Boron (B) is an essential micronutrient of plants. In the present study, we characterized an Arabidopsis mutant lbt with significant l ow -b oron t olerance that was identified based on our previous mapping of QTL for B efficiency in Arabidopsis . Multiple nutrient-deficiency analyses point out that lbt mutant is insensitive to only B-limitation stress. Compared with wild-type Col-0, the fresh weight, leaf area, root length and root elongation rate of lbt mutant were significantly improved under B deficiency during vegetative growth. lbt mutant also showed the improvements in plant height, branches and inflorescences compared with Col-0 during the reproductive stage under B limitation.

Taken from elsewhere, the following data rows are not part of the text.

**config.mk**
```make
export PLATFORM = sky130hd
export DESIGN_NAME = comma_aligner
export DESIGN_NICKNAME = d
export VERILOG_FILES = /design/src/rtl/serdes_pkg.sv /design/src/rtl/comma_detect.sv /design/src/rtl/comma_aligner.sv
export SDC_FILE = /design/constraint.sdc
export NUM_CORES = 1
export LEC_CHECK = 0
export BUFFER_PORTS_ARGS = -buffer_cell sky130_fd_sc_hd__buf_2
export CORE_MARGIN = 1.5
export CORE_UTILIZATION = 60
export CTS_BUF_LIST = sky130_fd_sc_hd__clkbuf_4 sky130_fd_sc_hd__clkbuf_8 sky130_fd_sc_hd__clkbuf_16
export CTS_CLUSTER_SIZE = 24
export DETAILED_ROUTE_END_ITERATION = 8
export PLACE_DENSITY = 0.86
export SKIP_LAST_GASP = 1
export SYNTH_ARGS = -nofsm -noshare
export SYNTH_HDL_FRONTEND = slang
export SYNTH_SLANG_ARGS = --single-unit
```
**constraint.sdc**
```tcl
create_clock -name clk -period 6.52 [get_ports clk]
set_input_delay 1.63 -clock clk [delete_from_list [all_inputs] [get_ports clk]]
set_output_delay 1.63 -clock clk [all_outputs]
set_load 0.01 [all_outputs]
```
File: src/rtl/meta_write_arbiter.sv
// meta_write_arbiter: N-way metadata write arbiter with a registered one-deep output slot.
module meta_write_arbiter
    import meta_write_arbiter_pkg::*;
#(
    parameter int N_IN    = 4,
    parameter int RR_MODE = 1,
    parameter int IDX_W   = META_IDX_W,
    parameter int WAYS    = META_WAYS,
    parameter int TAG_W   = META_TAG_W,
    parameter int COH_W   = META_COH_W
) (
    input  logic                      clock,
    input  logic                      reset,
    input  logic [N_IN-1:0]           io_in_valid,
    output logic [N_IN-1:0]           io_in_ready,
    input  logic [N_IN*IDX_W-1:0]     io_in_bits_idx,
    input  logic [N_IN*WAYS-1:0]      io_in_bits_way_en,
    input  logic [N_IN*COH_W-1:0]     io_in_bits_data_coh_state,
    input  logic [N_IN*TAG_W-1:0]     io_in_bits_data_tag,
    input  logic                      io_out_ready,
    output logic                      io_out_valid,
    output logic [IDX_W-1:0]          io_out_bits_idx,
    output logic [WAYS-1:0]           io_out_bits_way_en,
    output logic [COH_W-1:0]          io_out_bits_data_coh_state,
    output logic [TAG_W-1:0]          io_out_bits_data_tag,
    output logic [sel_w(N_IN)-1:0]    io_out_chosen
);

    localparam int CW = sel_w(N_IN);

    logic            enable;
    logic            any;
    logic [N_IN-1:0] grant;
    logic [CW-1:0]   w;
    logic [CW-1:0]   ptr;

    logic [IDX_W-1:0] idx_a [N_IN];
    logic [WAYS-1:0]  way_a [N_IN];
    logic [COH_W-1:0] coh_a [N_IN];
    logic [TAG_W-1:0] tag_a [N_IN];

    for (genvar i = 0; i < N_IN; i++) begin : g_slice
        assign idx_a[i] = io_in_bits_idx[i*IDX_W +: IDX_W];
        assign way_a[i] = io_in_bits_way_en[i*WAYS +: WAYS];
        assign coh_a[i] = io_in_bits_data_coh_state[i*COH_W +: COH_W];
        assign tag_a[i] = io_in_bits_data_tag[i*TAG_W +: TAG_W];
    end

    rr_priority_picker #(.N(N_IN), .IW(CW)) u_pick (
        .req   (io_in_valid),
        .ptr   (RR_MODE != 0 ? ptr : CW'(0)),
        .grant (grant),
        .idx   (w)
    );

    assign enable      = ~io_out_valid | io_out_ready;
    assign any         = |io_in_valid;
    // a single requester sees the free slot directly, valid or not
    assign io_in_ready = N_IN == 1 ? {N_IN{enable}} : (enable ? grant : '0);

    always_ff @(posedge clock or posedge reset) begin
        if (reset) begin
            io_out_valid               <= 1'b0;
            io_out_bits_idx            <= '0;
            io_out_bits_way_en         <= '0;
            io_out_bits_data_coh_state <= '0;
            io_out_bits_data_tag       <= '0;
            io_out_chosen              <= '0;
            ptr                        <= '0;
        end else if (enable) begin
            io_out_valid <= any;
            if (any) begin
                io_out_bits_idx            <= idx_a[w];
                io_out_bits_way_en         <= way_a[w];
                io_out_bits_data_coh_state <= coh_a[w];
                io_out_bits_data_tag       <= tag_a[w];
                io_out_chosen              <= w;
                if (RR_MODE != 0) ptr <= w == CW'(N_IN - 1) ? '0 : w + CW'(1);
            end
        end
    end

endmodule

Ultrastructure analysis of the leaves showed that starch accumulation in lbt mutant was significantly diminished compared with Col-0. Furthermore, there were no significant differences in the expression of transporter-related genes and B concentrations between Col-0 and lbt mutant under both normal B and low-B conditions. These results suggest that lbt mutant has a lower B demand than Col-0. Genetic analysis suggests that the low-B tolerant phenotype of lbt mutant is under the control of a monogenic recessive gene. Based on the high-density SNP linkage genetic map, only one QTL for low-B tolerance was mapped on chromosome 4 between 10.4 and 14.8 Mb. No any reported B-relative genes exist in the QTL interval, suggesting that a gene with unknown function controls the tolerance of lbt to B limitation. Taken together, lbt is a low-B tolerant mutant that does not depend on the uptake or transport of B and is controlled by a monogenic recessive gene mapped on chromosome 4, and cloning and functional analysis of LBT gene are expected to reveal novel mechanisms for plant resistance to B deficiency.